The Village of Fort Edward is located on the upper Hudson River and Champlain Canal. This photo was taken from Rogers Island, looking across at the Fort Edward Yacht Basin. Today is opening day on the Champlain Canal, and the first boat to arrive is Tug 44. The Village is in the background, a nice example of Small Town America.

A very fine dinner can be had at The Anvil Inn Restaurant, about 2 blocks south on the main street, Broadway. It's located in an 1840 blacksmith shop. The Historic Marker sign in front of the tree designates this spot as the north end of the old military fort that gave Fort Edward its name.
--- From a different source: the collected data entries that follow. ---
<file path="src/rtl/blackjack_pkg.sv">
// Shared constants and state encoding for the blackjack game blocks.
// The deck is indexed 0..51 as suit*13 + (rank-1).
package blackjack_pkg;

  localparam int          DECK_SIZE  = 52;
  localparam int          RANKS      = 13;
  localparam logic [7:0]  ACE_VALUE  = 8'd11;
  localparam logic [7:0]  FACE_VALUE = 8'd10;
  localparam logic [15:0] LFSR_TAPS  = 16'hB400;

  typedef enum logic {
    ST_IDLE  = 1'b0,
    ST_PROBE = 1'b1
  } dealer_state_t;

endpackage

</file>
<file path="src/rtl/card_decode.sv">
// Combinational card decoder: deck index -> suit, rank and blackjack point value.
// Shared with the game controller's display path.
module card_decode
  import blackjack_pkg::*;
(
  input  logic [5:0] idx,
  output logic [1:0] suit,
  output logic [3:0] rank,
  output logic [7:0] value
);

  localparam logic [5:0] R1 = 6'(RANKS);
  localparam logic [5:0] R2 = 6'(2 * RANKS);
  localparam logic [5:0] R3 = 6'(3 * RANKS);

  logic [5:0] base;

  // Comparator chain instead of a divide-by-13.
  always_comb begin
    suit = 2'd0;
    base = 6'd0;
    if (idx >= R3) begin
      suit = 2'd3;
      base = R3;
    end else if (idx >= R2) begin
      suit = 2'd2;
      base = R2;
    end else if (idx >= R1) begin
      suit = 2'd1;
      base = R1;
    end
    rank = 4'(idx - base) + 4'd1;
    if (rank == 4'd1) begin
      value = ACE_VALUE;
    end else if (rank >= 4'd11) begin
      value = FACE_VALUE;
    end else begin
      value = {4'd0, rank};
    end
  end

endmodule

</file>
<file path="src/rtl/card_dealer.sv">
// Single-deck card source: deals one undealt card per request, picked by a
// free-running LFSR and linear probing over the used-card mask.
module card_dealer
  import blackjack_pkg::*;
#(
  parameter logic [15:0] SEED = 16'hACE1
) (
  input  logic       clk,
  input  logic       rst,
  input  logic       req,
  input  logic       shuffle,
  output logic       busy,
  output logic       card_valid,
  output logic [5:0] card_index,
  output logic [3:0] card_rank,
  output logic [1:0] card_suit,
  output logic [7:0] card_value,
  output logic [5:0] dealt_count,
  output logic       deck_empty,
  output logic       deal_err
);

  localparam logic [5:0] DECK_N    = 6'(DECK_SIZE);
  localparam logic [5:0] DECK_LAST = 6'(DECK_SIZE - 1);

  dealer_state_t state, state_nxt;

  logic [15:0]          lfsr;
  logic [5:0]           cand;
  logic [5:0]           idx;
  logic [DECK_SIZE-1:0] used;

  logic load_idx, step_idx, commit, clear, err;

  logic [1:0] dec_suit;
  logic [3:0] dec_rank;
  logic [7:0] dec_value;

  always_ff @(posedge clk or negedge rst) begin
    if (!rst) begin
      lfsr <= SEED;
    end else begin
      lfsr <= {1'b0, lfsr[15:1]} ^ (lfsr[0] ? LFSR_TAPS : 16'h0000);
    end
  end

  // Fold 52..63 back into the deck range; the slight bias is acceptable.
  assign cand = (lfsr[5:0] >= DECK_N) ? (lfsr[5:0] - DECK_N) : lfsr[5:0];

  always_ff @(posedge clk or negedge rst) begin
    if (!rst) begin
      state <= ST_IDLE;
    end else begin
      state <= state_nxt;
    end
  end

  always_comb begin
    state_nxt = state;
    load_idx  = 1'b0;
    step_idx  = 1'b0;
    commit    = 1'b0;
    clear     = 1'b0;
    err       = 1'b0;
    unique case (state)
      ST_IDLE: begin
        if (shuffle) begin
          clear = 1'b1;
        end else if (req) begin
          if (deck_empty) begin
            err = 1'b1;
          end else begin
            load_idx  = 1'b1;
            state_nxt = ST_PROBE;
          end
        end
      end
      ST_PROBE: begin
        if (shuffle) begin
          clear     = 1'b1;
          state_nxt = ST_IDLE;
        end else if (!used[idx]) begin
          commit    = 1'b1;
          state_nxt = ST_IDLE;
        end else begin
          step_idx = 1'b1;
        end
      end
      default: state_nxt = ST_IDLE;
    endcase
  end

  card_decode u_decode (
    .idx   (idx),
    .suit  (dec_suit),
    .rank  (dec_rank),
    .value (dec_value)
  );

  always_ff @(posedge clk or negedge rst) begin
    if (!rst) begin
      idx         <= 6'd0;
      used        <= '0;
      dealt_count <= 6'd0;
      card_valid  <= 1'b0;
      deal_err    <= 1'b0;
      card_index  <= 6'd0;
      card_rank   <= 4'd0;
      card_suit   <= 2'd0;
      card_value  <= 8'd0;
    end else begin
      card_valid <= commit;
      deal_err   <= err;
      if (load_idx) begin
        idx <= cand;
      end else if (step_idx) begin
        idx <= (idx == DECK_LAST) ? 6'd0 : idx + 6'd1;
      end
      if (clear) begin
        used        <= '0;
        dealt_count <= 6'd0;
      end else if (commit) begin
        used[idx]   <= 1'b1;
        dealt_count <= dealt_count + 6'd1;
        card_index  <= idx;
        card_rank   <= dec_rank;
        card_suit   <= dec_suit;
        card_value  <= dec_value;
      end
    end
  end

  assign busy       = (state == ST_PROBE);
  assign deck_empty = (dealt_count == DECK_N);

endmodule

</file>
$ cat src/rtl/mem_stage_lsu.sv
// MEM pipeline stage with a req/gnt/rvalid data-memory port. Misaligned
// accesses become two word-aligned beats; load data is realigned and extended.
module mem_stage_lsu #(
  parameter int XLEN             = 32,
  parameter int ADDR_W           = 32,
  parameter int ALLOW_MISALIGNED = 1
) (
  input  logic                clk,
  input  logic                Rst,
  input  logic                dbg,
  input  logic                ex_valid,
  output logic                ex_ready,
  input  logic [ADDR_W-1:0]   ex_addr,
  input  logic [XLEN-1:0]     ex_wdata,
  input  logic                fwd_en,
  input  logic [XLEN-1:0]     fwd_data,
  input  logic [4:0]          ex_rd,
  input  logic                ex_regwrite,
  input  logic                ex_memread,
  input  logic                ex_memwrite,
  input  logic [1:0]          ex_size,
  input  logic                ex_unsigned,
  output logic                mem_req,
  input  logic                mem_gnt,
  output logic                mem_we,
  output logic [XLEN/8-1:0]   mem_be,
  output logic [ADDR_W-1:0]   mem_addr,
  output logic [XLEN-1:0]     mem_wdata,
  input  logic                mem_rvalid,
  input  logic [XLEN-1:0]     mem_rdata,
  output logic                wb_valid,
  output logic                wb_regwrite,
  output logic                wb_memread,
  output logic [4:0]          wb_rd,
  output logic [ADDR_W-1:0]   wb_alures,
  output logic [XLEN-1:0]     wb_memres,
  output logic                wb_err
);
  localparam int NB   = XLEN / 8;
  localparam int OFFW = $clog2(NB);
  localparam int LW   = 2 * NB;

  typedef enum logic [2:0] {IDLE, REQ0, RSP0, REQ1, RSP1, HOLD} state_t;

  function automatic logic [XLEN-1:0] rotl_bytes(input logic [XLEN-1:0] d,
                                                 input logic [OFFW-1:0] sh);
    logic [2*XLEN-1:0] dd;
    dd = {d, d} << {sh, 3'b000};
    return dd[2*XLEN-1:XLEN];
  endfunction

  function automatic logic [XLEN-1:0] rotr_bytes(input logic [XLEN-1:0] d,
                                                 input logic [OFFW-1:0] sh);
    logic [2*XLEN-1:0] dd;
    dd = {d, d} >> {sh, 3'b000};
    return dd[XLEN-1:0];
  endfunction

  function automatic logic [XLEN-1:0] extend(input logic [XLEN-1:0] d,
                                             input logic [1:0] sz, input logic uns);
    logic [XLEN-1:0] m;
    logic            s;
    case (sz)
      2'd0:    begin m = XLEN'(8'hFF);         s = d[7];      end
      2'd1:    begin m = XLEN'(16'hFFFF);      s = d[15];     end
      2'd2:    begin m = XLEN'(32'hFFFF_FFFF); s = d[31];     end
      default: begin m = '1;                   s = d[XLEN-1]; end
    endcase
    return (d & m) | ({XLEN{s & ~uns}} & ~m);
  endfunction

  state_t            state_q, state_d;
  logic              mem_req_q, mem_req_d, mem_we_q, mem_we_d;
  logic [NB-1:0]     mem_be_q, mem_be_d, be1_q, be1_d;
  logic [ADDR_W-1:0] mem_addr_q, mem_addr_d, addr_q, addr_d;
  logic [XLEN-1:0]   mem_wdata_q, mem_wdata_d, buf0_q, buf0_d, res_q, res_d;
  logic [OFFW-1:0]   off_q, off_d;
  logic [1:0]        size_q, size_d;
  logic              uns_q, uns_d, split_q, split_d, regwrite_q, regwrite_d;
  logic              memread_q, memread_d;
  logic [4:0]        rd_q, rd_d, wb_rd_q, wb_rd_d;
  logic              wb_valid_q, wb_valid_d, wb_regwrite_q, wb_regwrite_d;
  logic              wb_memread_q, wb_memread_d, wb_err_q, wb_err_d;
  logic [ADDR_W-1:0] wb_alures_q, wb_alures_d;
  logic [XLEN-1:0]   wb_memres_q, wb_memres_d;

  logic [OFFW-1:0]   ex_off, ex_nbm1;
  logic [LW-1:0]     ex_lanes;
  logic              ex_mem, ex_err;
  logic [XLEN-1:0]   hi_lanes, assembled, load_res;
  logic              final_beat, do_ret;
  logic [XLEN-1:0]   ret_res;

  // Decode of the incoming op: lane mask spanning up to two words, error check
  always_comb begin
    ex_off = ex_addr[OFFW-1:0];
    case (ex_size)
      2'd0:    begin ex_lanes = LW'(1);     ex_nbm1 = '0;         end
      2'd1:    begin ex_lanes = LW'(3);     ex_nbm1 = OFFW'(1);   end
      2'd2:    begin ex_lanes = LW'(15);    ex_nbm1 = OFFW'(3);   end
      default: begin ex_lanes = LW'(8'hFF); ex_nbm1 = OFFW'(3'd7); end
    endcase
    ex_lanes = ex_lanes << ex_off;
    ex_mem   = ex_memread | ex_memwrite;
    ex_err   = ex_mem && ((ex_size == 2'd3 && XLEN == 32) ||
                          (ALLOW_MISALIGNED == 0 && (|(ex_off & ex_nbm1))));
  end

  // Lanes at or above the offset come from beat0 on a split load
  always_comb begin
    hi_lanes  = {XLEN{1'b1}} << {off_q, 3'b000};
    assembled = split_q ? ((buf0_q & hi_lanes) | (mem_rdata & ~hi_lanes)) : mem_rdata;
    load_res  = memread_q ? extend(rotr_bytes(assembled, off_q), size_q, uns_q) : '0;
  end

  assign ex_ready = (state_q == IDLE) && !dbg;

  always_comb begin
    state_d = state_q;         mem_req_d = mem_req_q;     mem_we_d = mem_we_q;
    mem_be_d = mem_be_q;       mem_addr_d = mem_addr_q;   mem_wdata_d = mem_wdata_q;
    be1_d = be1_q;             addr_d = addr_q;           buf0_d = buf0_q;
    res_d = res_q;             off_d = off_q;             size_d = size_q;
    uns_d = uns_q;             split_d = split_q;         regwrite_d = regwrite_q;
    memread_d = memread_q;     rd_d = rd_q;               wb_rd_d = wb_rd_q;
    wb_regwrite_d = wb_regwrite_q;  wb_memread_d = wb_memread_q;  wb_err_d = wb_err_q;
    wb_alures_d = wb_alures_q; wb_memres_d = wb_memres_q;
    wb_valid_d = 1'b0;
    final_beat = 1'b0;
    do_ret     = 1'b0;
    ret_res    = '0;
    case (state_q)
      IDLE: if (ex_valid && ex_ready) begin
        if (!ex_mem || ex_err) begin
          wb_valid_d    = 1'b1;
          wb_regwrite_d = ex_regwrite && !ex_err;
          wb_memread_d  = ex_memread;
          wb_rd_d       = ex_rd;
          wb_alures_d   = ex_addr;
          wb_memres_d   = '0;
          wb_err_d      = ex_err;
        end else begin
          state_d     = REQ0;
          mem_req_d   = 1'b1;
          mem_we_d    = ex_memwrite;
          mem_addr_d  = {ex_addr[ADDR_W-1:OFFW], {OFFW{1'b0}}};
          mem_be_d    = ex_lanes[NB-1:0];
          mem_wdata_d = rotl_bytes(fwd_en ? fwd_data : ex_wdata, ex_off);
          be1_d       = ex_lanes[LW-1:NB];
          split_d     = |ex_lanes[LW-1:NB];
          off_d       = ex_off;
          size_d      = ex_size;
          uns_d       = ex_unsigned;
          rd_d        = ex_rd;
          regwrite_d  = ex_regwrite;
          memread_d   = ex_memread;
          addr_d      = ex_addr;
        end
      end
      REQ0: if (mem_gnt) begin mem_req_d = 1'b0; state_d = RSP0; end
      RSP0: if (mem_rvalid) begin
        if (split_q) begin
          buf0_d     = mem_rdata;
          mem_req_d  = 1'b1;
          mem_addr_d = mem_addr_q + ADDR_W'(NB);
          mem_be_d   = be1_q;
          state_d    = REQ1;
        end else begin
          final_beat = 1'b1;
        end
      end
      REQ1: if (mem_gnt) begin mem_req_d = 1'b0; state_d = RSP1; end
      RSP1: if (mem_rvalid) final_beat = 1'b1;
      HOLD: if (!dbg) begin do_ret = 1'b1; ret_res = res_q; state_d = IDLE; end
      default: state_d = IDLE;
    endcase
    // Debug freeze parks a finished result instead of retiring it
    if (final_beat) begin
      if (dbg) begin
        res_d   = load_res;
        state_d = HOLD;
      end else begin
        do_ret  = 1'b1;
        ret_res = load_res;
        state_d = IDLE;
      end
    end
    if (do_ret) begin
      wb_valid_d    = 1'b1;
      wb_regwrite_d = regwrite_q;
      wb_memread_d  = memread_q;
      wb_rd_d       = rd_q;
      wb_alures_d   = addr_q;
      wb_memres_d   = ret_res;
      wb_err_d      = 1'b0;
    end
  end

  always_ff @(posedge clk or negedge Rst) begin
    if (!Rst) begin
      state_q <= IDLE;       mem_req_q <= 1'b0;    mem_we_q <= 1'b0;
      mem_be_q <= '0;        mem_addr_q <= '0;     mem_wdata_q <= '0;
      be1_q <= '0;           addr_q <= '0;         buf0_q <= '0;
      res_q <= '0;           off_q <= '0;          size_q <= '0;
      uns_q <= 1'b0;         split_q <= 1'b0;      regwrite_q <= 1'b0;
      memread_q <= 1'b0;     rd_q <= '0;           wb_rd_q <= '0;
      wb_valid_q <= 1'b0;    wb_regwrite_q <= 1'b0; wb_memread_q <= 1'b0;
      wb_err_q <= 1'b0;      wb_alures_q <= '0;    wb_memres_q <= '0;
    end else begin
      state_q <= state_d;    mem_req_q <= mem_req_d;   mem_we_q <= mem_we_d;
      mem_be_q <= mem_be_d;  mem_addr_q <= mem_addr_d; mem_wdata_q <= mem_wdata_d;
      be1_q <= be1_d;        addr_q <= addr_d;         buf0_q <= buf0_d;
      res_q <= res_d;        off_q <= off_d;           size_q <= size_d;
      uns_q <= uns_d;        split_q <= split_d;       regwrite_q <= regwrite_d;
      memread_q <= memread_d; rd_q <= rd_d;            wb_rd_q <= wb_rd_d;
      wb_valid_q <= wb_valid_d;       wb_regwrite_q <= wb_regwrite_d;
      wb_memread_q <= wb_memread_d;   wb_err_q <= wb_err_d;
      wb_alures_q <= wb_alures_d;     wb_memres_q <= wb_memres_d;
    end
  end

  assign mem_req     = mem_req_q;
  assign mem_we      = mem_we_q;
  assign mem_be      = mem_be_q;
  assign mem_addr    = mem_addr_q;
  assign mem_wdata   = mem_wdata_q;
  assign wb_valid    = wb_valid_q;
  assign wb_regwrite = wb_regwrite_q;
  assign wb_memread  = wb_memread_q;
  assign wb_rd       = wb_rd_q;
  assign wb_alures   = wb_alures_q;
  assign wb_memres   = wb_memres_q;
  assign wb_err      = wb_err_q;

endmodule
The Old Fort House Museum was built in 1772 with timbers taken from the ruins of the old military fort. It has been host to various notables including George Washington and James Madison. Today it is a museum with the interior decorated with wonderful furniture and items from the Revolutionary War period. Also on the grounds are other buildings collected from around town, including an old schoolhouse, a lawyer's office and a toll house. Definitely worth a visit.

The Jane McCrea House, built around 1760. In this house in 1777 a young woman named Jane McCrea was captured and then killed & scalped by Indians allied with the invading British Army. This story was later used as the basis of James Fenimore Cooper's book "Last of The Mohicans".

The Fort Edward Train Station was built in 1900 and is the Amtrack station known as "Glens Falls / Fort Edward". Inside is The Station Deli.

We have a very fine pool hall, King Smiley Billiards.

Fort Edward Agway / True Value is the perfect place for spring flowers, garden supplies, and hardware.

This lovely aqueduct arch made of handcut limestone blocks, is a fragment of a previous version of the Champlain Canal, in service from 1865 to 1940. The location is near the corner of Broadway and Argyle Street in the south end of the Village.

The Champlain Canal is an integral part of Fort Edward. Seen here is Tug Urger, the 112 year old flagship of the NYS Canal Corp, entering Lock C-7 in the Village. That's the Route 4 bridge in the background.

A beautiful 1860s victorian house, now open as the M.B. Kilmer Funeral Home

A view looking up McIntyre Street after a snow storm in December 2014.